Nous avons analysé les données de 4 421 patients issues de la base FACE-BD (FondaMental Advanced Centers of Expertise for Bipolar Disorders) pour définir un phénotype neurodéveloppemental, c’est-à-dire un ensemble de caractéristiques comportementales, associé à des particularités du neurodéveloppement chez certains patients atteints de troubles bipolaires.
En utilisant une approche combinant analyse factorielle et clustering (deux méthodes utilisant des algorithmes pour identifier et regrouper des données similaires) sur 14 critères neurodéveloppementales, 9 se sont révélés caractéristiques.
Ces critères incluent des facteurs de risques précoce comme un âge parental avancé à la naissance, des traumatismes de l’enfance, ou des comorbidités psychiatriques précoces comme des troubles spécifiques des apprentissages, l’hyperactivité avec trouble déficitaire de l’attention (TDAH), l’addiction à l’usage de substances, les troubles anxieux, les troubles du comportement alimentaire (TCA), et un âge de début précoce du trouble bipolaire.
Vers une stratégie trans-diagnostique dans les maladies psychiatriques ?
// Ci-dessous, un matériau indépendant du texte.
File: src/rtl/binary_mac_sequencer_if.sv
// Operand stream, dot-product unit link and result channel of the MAC sequencer.
// slave = sequencer side, master = streamer/consumer/dot-product unit side.
interface binary_mac_sequencer_if #(
  parameter int SIZE    = 2,
  parameter int SETS    = 2,
  parameter int MAX_LEN = 8
);
  localparam int DP_W  = (SIZE << 1) + SETS;
  localparam int LEN_W = $clog2(MAX_LEN + 1);
  localparam int ACC_W = DP_W + $clog2(MAX_LEN);
  localparam int VEC_W = SETS * SIZE;

  logic             start;
  logic [LEN_W-1:0] len;
  logic             in_valid;
  logic             in_ready;
  logic [VEC_W-1:0] in_a;
  logic [VEC_W-1:0] in_b;
  logic             dp_valid;
  logic [VEC_W-1:0] dp_a;
  logic [VEC_W-1:0] dp_b;
  logic [DP_W-1:0]  dp_sum;
  logic             res_valid;
  logic             res_ready;
  logic [ACC_W-1:0] res_data;
  logic             busy;

  modport slave (
    input  start, len, in_valid, in_a, in_b, dp_sum, res_ready,
    output in_ready, dp_valid, dp_a, dp_b, res_valid, res_data, busy
  );

  modport master (
    output start, len, in_valid, in_a, in_b, dp_sum, res_ready,
    input  in_ready, dp_valid, dp_a, dp_b, res_valid, res_data, busy
  );
endinterface

File: src/rtl/binary_mac_sequencer.sv
// Feeds operand beats through registered dp_* ports to an external dot-product unit and
// accumulates its per-beat sum over a run of up to MAX_LEN beats.
module binary_mac_sequencer #(
  parameter int SIZE    = 2,
  parameter int SETS    = 2,
  parameter int MAX_LEN = 8
) (
  input  logic                  clock,
  input  logic                  reset_n,
  binary_mac_sequencer_if.slave bus
);
  localparam int DP_W  = (SIZE << 1) + SETS;
  localparam int LEN_W = $clog2(MAX_LEN + 1);
  localparam int ACC_W = DP_W + $clog2(MAX_LEN);
  localparam int VEC_W = SETS * SIZE;

  typedef enum logic [1:0] {IDLE, ACCUM, DRAIN, DONE} state_t;

  state_t           state_q;
  logic [LEN_W-1:0] eff_len_q, issued_q, added_q;
  logic [ACC_W-1:0] acc_q, res_data_q;
  logic [VEC_W-1:0] dp_a_q, dp_b_q;
  logic             dp_valid_q, in_ready_q, res_valid_q, busy_q;

  logic [LEN_W-1:0] len_sat, issued_d, added_d;
  logic [ACC_W-1:0] acc_d;
  logic             hs, add_en;

  assign len_sat  = (bus.len > LEN_W'(MAX_LEN)) ? LEN_W'(MAX_LEN) : bus.len;
  // in_ready is a register, so the handshake never loops back through in_valid
  assign hs       = bus.in_valid & in_ready_q;
  assign issued_d = issued_q + 1'b1;
  assign added_d  = added_q + 1'b1;
  assign acc_d    = acc_q + ACC_W'(bus.dp_sum);
  assign add_en   = dp_valid_q && (added_q < eff_len_q);

  always_ff @(posedge clock or negedge reset_n) begin
    if (!reset_n) begin
      state_q     <= IDLE;
      eff_len_q   <= '0;
      issued_q    <= '0;
      added_q     <= '0;
      acc_q       <= '0;
      res_data_q  <= '0;
      dp_a_q      <= '0;
      dp_b_q      <= '0;
      dp_valid_q  <= 1'b0;
      in_ready_q  <= 1'b0;
      res_valid_q <= 1'b0;
      busy_q      <= 1'b0;
    end else begin
      case (state_q)
        IDLE: if (bus.start) begin
          eff_len_q <= len_sat;
          acc_q     <= '0;
          issued_q  <= '0;
          added_q   <= '0;
          busy_q    <= 1'b1;
          if (len_sat == '0) begin
            res_data_q  <= '0;
            res_valid_q <= 1'b1;
            state_q     <= DONE;
          end else begin
            in_ready_q <= 1'b1;
            state_q    <= ACCUM;
          end
        end
        ACCUM: begin
          if (add_en) begin
            acc_q   <= acc_d;
            added_q <= added_d;
          end
          if (hs) begin
            dp_a_q     <= bus.in_a;
            dp_b_q     <= bus.in_b;
            dp_valid_q <= 1'b1;
            issued_q   <= issued_d;
            if (issued_d == eff_len_q) begin
              in_ready_q <= 1'b0;
              state_q    <= DRAIN;
            end
          end else begin
            dp_valid_q <= 1'b0;
          end
        end
        DRAIN: begin
          // last beat's sum is folded straight into the presented result
          dp_valid_q  <= 1'b0;
          res_valid_q <= 1'b1;
          state_q     <= DONE;
          if (add_en) begin
            acc_q      <= acc_d;
            added_q    <= added_d;
            res_data_q <= acc_d;
          end else begin
            res_data_q <= acc_q;
          end
        end
        DONE: if (bus.res_ready) begin
          res_valid_q <= 1'b0;
          busy_q      <= 1'b0;
          state_q     <= IDLE;
        end
        default: state_q <= IDLE;
      endcase
    end
  end

  assign bus.in_ready  = in_ready_q;
  assign bus.dp_valid  = dp_valid_q;
  assign bus.dp_a      = dp_a_q;
  assign bus.dp_b      = dp_b_q;
  assign bus.res_valid = res_valid_q;
  assign bus.res_data  = res_data_q;
  assign bus.busy      = busy_q;
endmodule

File: src/flat_wrapper.sv
// flat-port wrapper written by rule: the top's interface ports become plain ports
module binary_mac_sequencer_flat 
#(
  parameter int SIZE    = 2,
  parameter int SETS    = 2,
  parameter int MAX_LEN = 8
)
  (clock, reset_n, bus_start, bus_len, bus_in_valid, bus_in_a, bus_in_b, bus_dp_sum, bus_res_ready, bus_in_ready, bus_dp_valid, bus_dp_a, bus_dp_b, bus_res_valid, bus_res_data, bus_busy);
  binary_mac_sequencer_if #(.SIZE(SIZE), .SETS(SETS), .MAX_LEN(MAX_LEN)) bus_i ();
  input  logic clock;
  input  logic reset_n;
  input wire logic [$bits(bus_i.start)-1:0] bus_start;
  input wire logic [$bits(bus_i.len)-1:0] bus_len;
  input wire logic [$bits(bus_i.in_valid)-1:0] bus_in_valid;
  input wire logic [$bits(bus_i.in_a)-1:0] bus_in_a;
  input wire logic [$bits(bus_i.in_b)-1:0] bus_in_b;
  input wire logic [$bits(bus_i.dp_sum)-1:0] bus_dp_sum;
  input wire logic [$bits(bus_i.res_ready)-1:0] bus_res_ready;
  output wire logic [$bits(bus_i.in_ready)-1:0] bus_in_ready;
  output wire logic [$bits(bus_i.dp_valid)-1:0] bus_dp_valid;
  output wire logic [$bits(bus_i.dp_a)-1:0] bus_dp_a;
  output wire logic [$bits(bus_i.dp_b)-1:0] bus_dp_b;
  output wire logic [$bits(bus_i.res_valid)-1:0] bus_res_valid;
  output wire logic [$bits(bus_i.res_data)-1:0] bus_res_data;
  output wire logic [$bits(bus_i.busy)-1:0] bus_busy;
  assign bus_i.start = bus_start;
  assign bus_i.len = bus_len;
  assign bus_i.in_valid = bus_in_valid;
  assign bus_i.in_a = bus_in_a;
  assign bus_i.in_b = bus_in_b;
  assign bus_i.dp_sum = bus_dp_sum;
  assign bus_i.res_ready = bus_res_ready;
  assign bus_in_ready = bus_i.in_ready;
  assign bus_dp_valid = bus_i.dp_valid;
  assign bus_dp_a = bus_i.dp_a;
  assign bus_dp_b = bus_i.dp_b;
  assign bus_res_valid = bus_i.res_valid;
  assign bus_res_data = bus_i.res_data;
  assign bus_busy = bus_i.busy;
  binary_mac_sequencer #(.SIZE(SIZE), .SETS(SETS), .MAX_LEN(MAX_LEN)) u_core (.clock(clock), .reset_n(reset_n), .bus(bus_i));
endmodule
File: config.mk
export PLATFORM = sky130hd
export DESIGN_NAME = binary_mac_sequencer_flat
export DESIGN_NICKNAME = d
export VERILOG_FILES = /design/src/rtl/binary_mac_sequencer_if.sv /design/src/rtl/binary_mac_sequencer.sv /design/src/flat_wrapper.sv
export SDC_FILE = /design/constraint.sdc
export NUM_CORES = 1
export LEC_CHECK = 0
export BUFFER_PORTS_ARGS = -buffer_cell sky130_fd_sc_hd__buf_2
export CELL_PAD_IN_SITES_DETAIL_PLACEMENT = 1
export CELL_PAD_IN_SITES_GLOBAL_PLACEMENT = 1
export CORE_MARGIN = 1
export CORE_UTILIZATION = 41
export CTS_BUF_LIST = sky130_fd_sc_hd__clkbuf_8
export CTS_CLUSTER_SIZE = 30
export DETAILED_ROUTE_END_ITERATION = 16
export MAX_ROUTING_LAYER = met4
export PLACE_DENSITY_LB_ADDON = 0.1
export SETUP_SLACK_MARGIN = 0.3
export SYNTH_ARGS = -nofsm -noshare
export SYNTH_HDL_FRONTEND = slang
export SYNTH_SLANG_ARGS = --single-unit
File: constraint.sdc
create_clock -name clock -period 1.9 [get_ports clock]
set_input_delay 0.095 -clock clock [delete_from_list [all_inputs] [get_ports clock]]
set_output_delay 0.095 -clock clock [all_outputs]
set_load 0.005 [all_outputs]
==> flow_metrics.py <==
metrics = {
    "timing": {
        "holdWs_ns": 0.01148,
        "timing.clock.skew_ns": 0.01268,
        "min_period_over_period_pct": 101.0,
        "timing.final.hold_violations": 0,
        "max_freq_ghz": 0.5211,
        "grt_setup_unrepaired": "yes",
        "finalSetupTns_ns": -0.03401,
        "worstMarginPinSlew_ns": 0.5501,
        "min_cycle_time_layout_ns": 1.919,
        "finalMaxSlewViolations": 0,
        "final-setup-viol-count": 2,
        "relative_slew_slack_pct": 63.33,
        "worst_slack_ns": -0.01918,
    },
    "yosys": {
        "synth-seq-cells": 44,
        "avgSynthCellArea_um2": 9.776,
        "synth_async_sr_flop_share_pct": 100.0,
        "synth.top_cell.area_share_pct": 41.26,
        "synth_enable_flop_cells": 0,
        "netlist-cell-type-count": 46,
        "synthMostInstantiatedCell": "dfrtp_1",
        "ys_top_cells_by_count": "44 x dfrtp_1, 32 x nand2_1, 24 x o21ai_0",
        "main_area_contributors_after_synthesis": "dfrtp_1 41%, ha_1 7.5%, o21ai_0 4.5%",
        "synth.cell_area_um2": 2669,
        "synth_area_leader_cell": "dfrtp_1",
        "synthesis.nets": 313,
        "postSynth.topFlopCell": "dfrtp_1",
        "yosysWarningCount": 0,
        "post_synth_inst_count": 273,
        "synth_seq_area_share_pct": 41.26,
    },
    "global_routing": {
        "number_of_antenna_violations_at_the_first_check_in_global_routing": 0,
        "first_global_vias": 2677,
        "pin_count_of_the_biggest_net_entering_global_routing": 24,
        "grt_first_pass_wirelength_um": 13140,
        "grt-ovfl-total": 0,
        "grt_use_total_pct": 27.26,
    },
    "route": {
        "wire_per_inst_um": 19.75,
        "drtIter0Drc": 87,
        "routed_wl_um": 8887,
        "route.detailed.drc": 0,
        "via_density": 5.604,
        "total_number_of_vias": 2522,
        "drtPass1Iterations": 5,
        "final_antenna_net_count": 0,
    },
    "placement": {
        "portBuffers": 43,
        "gp_routability_congestion": 0.8938,
        "place_hpwl_um": 5719,
        "dpl.cell_count": 413,
    },
    "finish": {
        "final_core_utilization_pct": 61.59,
        "synthToLayoutAreaGrowth_pct": 45.71,
        "num-nets-final": 412,
        "final_layout_size_suffix_gt1_share_pct": 46.11,
        "diodes": 0,
        "filler_cell_count": 705,
        "instances_no_fill": 450,
    },
    "clock_network": {
        "clock_insertion_delay_worst_skew_ns": 0.32,
        "clock_tree.buffer_depth": 2,
        "clkSinkCount": 44,
        "cts_tree": "built",
        "cts-htree-levels": 2,
        "cts_made_buffers": 5,
        "clk_root_buffer_cell": "clkbuf_8",
        "clk_pin_slew_worst_paths_ns": 0.10,
    },
    "job": {
        "max_cap_violations": 0,
    },
    "min_path": {
        "endpoint_with_the_worst_hold_slack": "u_core.bus.dp_b[2]",
        "worstHoldStart": "bus_in_b[2]",
        "min_path_type": "in2reg",
        "worstHoldPathCells": 2,
    },
    "floorplan": {
        "floorplan.die.width_um": 82.68,
        "die_area_um2": 6836,
        "initial_utilization_pct": 42.27,
        "row_count": 29,
        "pin_count": 44,
        "core_region_area_um2": 6314,
        "die_h_um": 82.68,
    },
    "pwr": {
        "intPower_w": 0.003697,
        "power-per-cell-area_nw_per_um2": 1707,
        "leakage_nw": 1.769,
        "power.combinational.fraction_pct": 66.9,
        "clock_power_share_pct": 9.9,
        "power.share.switching_pct": 44.29,
        "total_switching_power_w": 0.002939,
        "total_power_w": 0.006636,
        "ir_worst_vdd_mv": 0.7156,
        "share_seq_of_total_power_pct": 23.2,
    },
    "worst_setup_path": {
        "crit_path_start": "u_core.eff_len_q[3]",
        "worst-path-max-fanout": 5,
        "timing.critical_path.to_type": "flip-flop",
        "timing.critical_path.required_ns": 2.14,
        "worst_path_class_setup": "reg2reg",
        "arrival_time_at_the_worst_endpoint_ns": 2.16,
        "ff2ff_setup_slack_ns": -0.02,
        "critical_path.reg2reg.endpoint": "u_core.acc_q[8]",
        "timing.critical_path.from_type": "flip-flop",
        "worst-r2r-cell-count": 7,
        "worstReg2RegStart": "u_core.eff_len_q[3]",
    },
    "outcome": {
        "failing_checks": "setup timing",
        "outcome": "complete, but fails checks",
    },
}
## sequential cells by signal (all words and copies together) (netlist names)
| signal | cells |
|---|---|
| u_core.acc_q | 9 |
| u_core.added_q | 4 |
| u_core.bus.busy | 1 |
| u_core.bus.dp_a | 4 |
| u_core.bus.dp_b | 4 |
| u_core.bus.dp_valid | 1 |
| u_core.bus.in_ready | 1 |
| u_core.bus.res_data | 9 |
| u_core.bus.res_valid | 1 |
| u_core.eff_len_q | 4 |
| u_core.issued_q | 4 |
| u_core.state_q | 2 |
Ainsi, nous avons démontré qu’une prévalence élevée de ces critères chez un patient était associée à :
Des facteurs de mauvais pronostiques, comme une plus grande sévérité du trouble bipolaire,
Une augmentation de signes neurologiques mineurs comme des troubles légers de la coordination ou de motricité fine,
Une vulnérabilité génétique commune avec le TDAH,
Une réponse moins favorable au lithium, traitement de référence pour le trouble bipolaire.
Ces résultats permettent de mieux identifier ce sous-groupe de patients et de leur proposer une prise en charge adaptée. En définissant le phénotype neurodéveloppemental dans le trouble bipolaire, cette étude offre un outil de catégorisation solide, facilement utilisable par les médecins en clinique et par les chercheurs en psychiatrie.
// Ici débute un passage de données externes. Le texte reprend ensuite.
$ cat src/rtl/bcd_pkg.sv
// Shared types and digit arithmetic for the sequential binary-to-BCD converter.
package bcd_pkg;

   localparam int BCD_DIGIT_W = 4;

   typedef enum logic [1:0] {
      IDLE  = 2'd0,
      SHIFT = 2'd1,
      DONE  = 2'd2
   } state_t;

   function automatic logic [BCD_DIGIT_W-1:0] add3(input logic [BCD_DIGIT_W-1:0] d);
      return (d >= 4'd5) ? d + 4'd3 : d;
   endfunction

   // One double-dabble step for a digit: add-3 correction, then shift left with sin as new LSB.
   function automatic logic [BCD_DIGIT_W-1:0] dd_step(input logic [BCD_DIGIT_W-1:0] d,
                                                        input logic                   sin);
      logic [BCD_DIGIT_W-1:0] a;
      a = add3(d) << 1;
      return a | {{(BCD_DIGIT_W-1){1'b0}}, sin};
   endfunction

endpackage

$ cat src/rtl/bcd_digit_cell.sv
// One working BCD digit of the double-dabble shifter; cells chain LSB-to-MSB via sin/sout.
module bcd_digit_cell
   import bcd_pkg::*;
(
   input  logic                   clk,
   input  logic                   en,
   input  logic                   clr,
   input  logic                   sin,
   output logic                   sout,
   output logic [BCD_DIGIT_W-1:0] digit
);

   logic [BCD_DIGIT_W-1:0] a3;

   assign a3   = add3(digit);
   assign sout = a3[BCD_DIGIT_W-1];

   always_ff @(posedge clk) begin
      if (clr) begin
         digit <= '0;
      end else if (en) begin
         digit <= {a3[BCD_DIGIT_W-2:0], sin};
      end
   end

endmodule
===== src/rtl/pueo_beam_thresh_pkg.sv =====
// Shared widths and constants for the PUEO N-beam boxcar threshold trigger.
// Sizing helpers are functions because the widths depend on module parameters.
package pueo_beam_thresh_pkg;

  localparam int ADDR_W_MIN = 1;
  localparam int MAX_THW    = 64;

  // Power-on threshold: all ones, sliced down to THW by the user.
  localparam logic [MAX_THW-1:0] THRESH_ALL_ONES = '1;

  // Boxcar sum width: pair sum (INW+1) grown by log2 of the window length.
  function automatic int sumWidth(input int inw, input int ntaps);
    return inw + 1 + $clog2(ntaps);
  endfunction

  function automatic int addrWidth(input int nbeams);
    return (nbeams > 1) ? $clog2(nbeams) : ADDR_W_MIN;
  endfunction

  function automatic int maxInt(input int a, input int b);
    return (a > b) ? a : b;
  endfunction

endpackage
À l’avenir, cette approche pourrait être étendue à d’autres pathologies, pour identifier ces caractéristiques neurodéveloppementales dans d’autres troubles psychiatriques. Le programme PEPR ProPSY (programme projet en psychiatrie de précision) pourrait répondre à cet enjeu en étudiant les liens entre le neurodéveloppement et différentes maladies mentales dans une vaste cohorte de patients. Ce projet permettra d’approfondir notre compréhension du développement du cerveau, de confirmer l’hypothèse d’une variable neurodéveloppementale dans les maladies mentales et de développer de nouveaux traitements thérapeutiques plus personnalisés et adaptés à chaque patient.
Cette étude a été réalisée dans le cadre du Prix FACE 2021 de la Fondation FondaMental, soutenu par Boehringer Ingelheim. Elle a été menée en collaboration avec Ophélia Godin (INSERM, Université Paris Est Créteil), Yecodji Dansou (Fondation FondaMental), Stéphane Jamain (INSERM, Université Paris Est Créteil), ainsi qu’avec l’aide des collaborateurs du réseau FACE (Fondamental Advanced Centers of Expertise) et de partenaires internationaux.